中文摘要：

微球材料的粒径均一性和结构可控性直接影响其应用效果,这对过程工程提出了挑战。在发展微孔膜乳化过程制备均一乳液和微球的基础上,对均一乳液的形成机理进行了研究,通过对液滴形成过程的控制,在油/水、水/油、水/油/水等体系成功制备出了均一微球。通过发展微球结构演变过程的定量研究方法,成功对微球结构进行了调控;针对生化工程对超大孔微球的重要需求,发展了超大孔微球制备方法,实现了孔径在100 nm到微米级的调控。研究了粒径均一性和结构对其应用效果的影响。微球应用于生物分离介质时,粒径均一性提高了蛋白质的分离度;超大孔微球可使超大生物分子快速进入介质内部,显著提高纯化回收率。微球应用于胰岛素口服药物载体时,粒径对其在消化道的分布有显著影响,中空-多孔微球显示了最佳的降血糖效果。

英文摘要：

Size and structure of microspheres have important effects on applications, and how to control size and structure precisely is a challenge to process engineering. A new process, membrane emulsification process, was developed to prepare uniform emulsion and microspheres, and the mechanism of the formation of uniform droplets was investigated. Uniform microspheres were successfully obtained from oil/water, water/oil, and water/oil/water emulsion systems. By developing quantitative analysis method for structure evolution, the pore size control became easier. In order to meet new requirement in biochemical engineering, new processes were developed to prepare gigaporous microspheres with pore size controllable between 100 nm and microns. By utilizing uniform size and different structure of microspheres, their effects on applications were studied.
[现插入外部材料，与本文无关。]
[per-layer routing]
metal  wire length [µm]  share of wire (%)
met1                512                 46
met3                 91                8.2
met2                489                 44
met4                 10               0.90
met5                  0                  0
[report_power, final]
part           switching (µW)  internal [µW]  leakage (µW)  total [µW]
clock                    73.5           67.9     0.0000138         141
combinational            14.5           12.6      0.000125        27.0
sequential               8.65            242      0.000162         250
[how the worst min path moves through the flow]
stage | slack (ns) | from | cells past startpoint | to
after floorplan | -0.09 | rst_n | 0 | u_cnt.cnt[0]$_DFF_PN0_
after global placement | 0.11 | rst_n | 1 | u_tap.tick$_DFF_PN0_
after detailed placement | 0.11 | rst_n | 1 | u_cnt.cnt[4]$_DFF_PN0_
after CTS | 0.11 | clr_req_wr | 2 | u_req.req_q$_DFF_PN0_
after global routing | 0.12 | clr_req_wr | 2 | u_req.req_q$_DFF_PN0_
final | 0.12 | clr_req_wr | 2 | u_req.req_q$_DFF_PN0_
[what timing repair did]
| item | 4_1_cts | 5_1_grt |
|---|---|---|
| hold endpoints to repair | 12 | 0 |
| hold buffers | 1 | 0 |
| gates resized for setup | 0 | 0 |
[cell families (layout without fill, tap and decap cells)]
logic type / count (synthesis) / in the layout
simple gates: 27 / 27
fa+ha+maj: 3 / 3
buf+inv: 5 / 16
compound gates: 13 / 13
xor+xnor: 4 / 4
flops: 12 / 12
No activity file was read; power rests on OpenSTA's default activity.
## config.mk

```make
export PLATFORM = sky130hd
export DESIGN_NAME = usb_irq_wrap
export DESIGN_NICKNAME = d
export VERILOG_FILES = /design/src/rtl/usb_irq_pkg.sv /design/src/rtl/usb_irq_vbus_sync.sv /design/src/rtl/usb_irq_group.sv /design/src/rtl/usb_irq_wrap.sv
export SDC_FILE = /design/constraint.sdc
export NUM_CORES = 1
export LEC_CHECK = 0
export ABC_CLOCK_PERIOD_IN_PS = 2200
export BUFFER_PORTS_ARGS = -buffer_cell sky130_fd_sc_hd__buf_2
export CORE_ASPECT_RATIO = 0.9
export CORE_MARGIN = 3
export CORE_UTILIZATION = 45
export DETAILED_ROUTE_END_ITERATION = 12
export GPL_ROUTABILITY_DRIVEN = 0
export PLACE_DENSITY_LB_ADDON = 0.3
export SKIP_CTS_REPAIR_TIMING = 1
export SYNTH_ARGS = -nofsm -noshare
export SYNTH_HDL_FRONTEND = slang
export SYNTH_SLANG_ARGS = --single-unit
```

## constraint.sdc

```tcl
create_clock -name clk_i -period 2.2 [get_ports clk_i]
set_input_delay 0.11 -clock clk_i [delete_from_list [all_inputs] [get_ports clk_i]]
set_output_delay 0.11 -clock clk_i [all_outputs]
set_load 0.1 [all_outputs]
```
--- src/rtl/ptc_pkg.sv ---
package ptc_pkg;

  localparam int ADDR_W = 4;

  localparam logic [ADDR_W-1:0] ADR_CTRL    = 4'd0;
  localparam logic [ADDR_W-1:0] ADR_MODE    = 4'd1;
  localparam logic [ADDR_W-1:0] ADR_CMPA    = 4'd2;
  localparam logic [ADDR_W-1:0] ADR_CMPB    = 4'd3;
  localparam logic [ADDR_W-1:0] ADR_CMPC    = 4'd4;
  localparam logic [ADDR_W-1:0] ADR_COUNT   = 4'd5;
  localparam logic [ADDR_W-1:0] ADR_STATUS  = 4'd6;
  localparam logic [ADDR_W-1:0] ADR_IEN_SET = 4'd8;
  localparam logic [ADDR_W-1:0] ADR_IEN_CLR = 4'd9;
  localparam logic [ADDR_W-1:0] ADR_IEN_RD  = 4'd10;

  localparam int NUM_PINS = 2;
  localparam int MODE_W   = 9;

  typedef enum logic [1:0] {
    ACT_NONE = 2'b00,
    ACT_SET  = 2'b01,
    ACT_CLR  = 2'b10,
    ACT_RSVD = 2'b11
  } pin_act_e;

  typedef struct packed {
    logic     cClrB;
    logic     cClrA;
    pin_act_e actB;
    pin_act_e actA;
    logic [2:0] divSel;
  } mode_t;

  typedef struct packed {
    logic                run;
    logic                restart;
    logic [NUM_PINS-1:0] ldCmp;
    logic                ldCmpC;
  } dp_ctl_t;

  function automatic int divShift(input logic [2:0] sel);
    case (sel)
      3'd0:    return 1;
      3'd1:    return 3;
      3'd2:    return 5;
      3'd3:    return 7;
      default: return 10;
    endcase
  endfunction

endpackage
With rnicrospheres used as separation media, uniform size improved the separation resolution of proteins, and gigaporous microsphere allowed super-macromolecules to diffuse into the inside of microsphere, resulting in higher purification recovery. The size showed apparent effect on microsphere distribution in gastrointestinal tract, and hollow-porous microsphere reduced blood glucose level significantly, with microspheres used as oral drug carrier.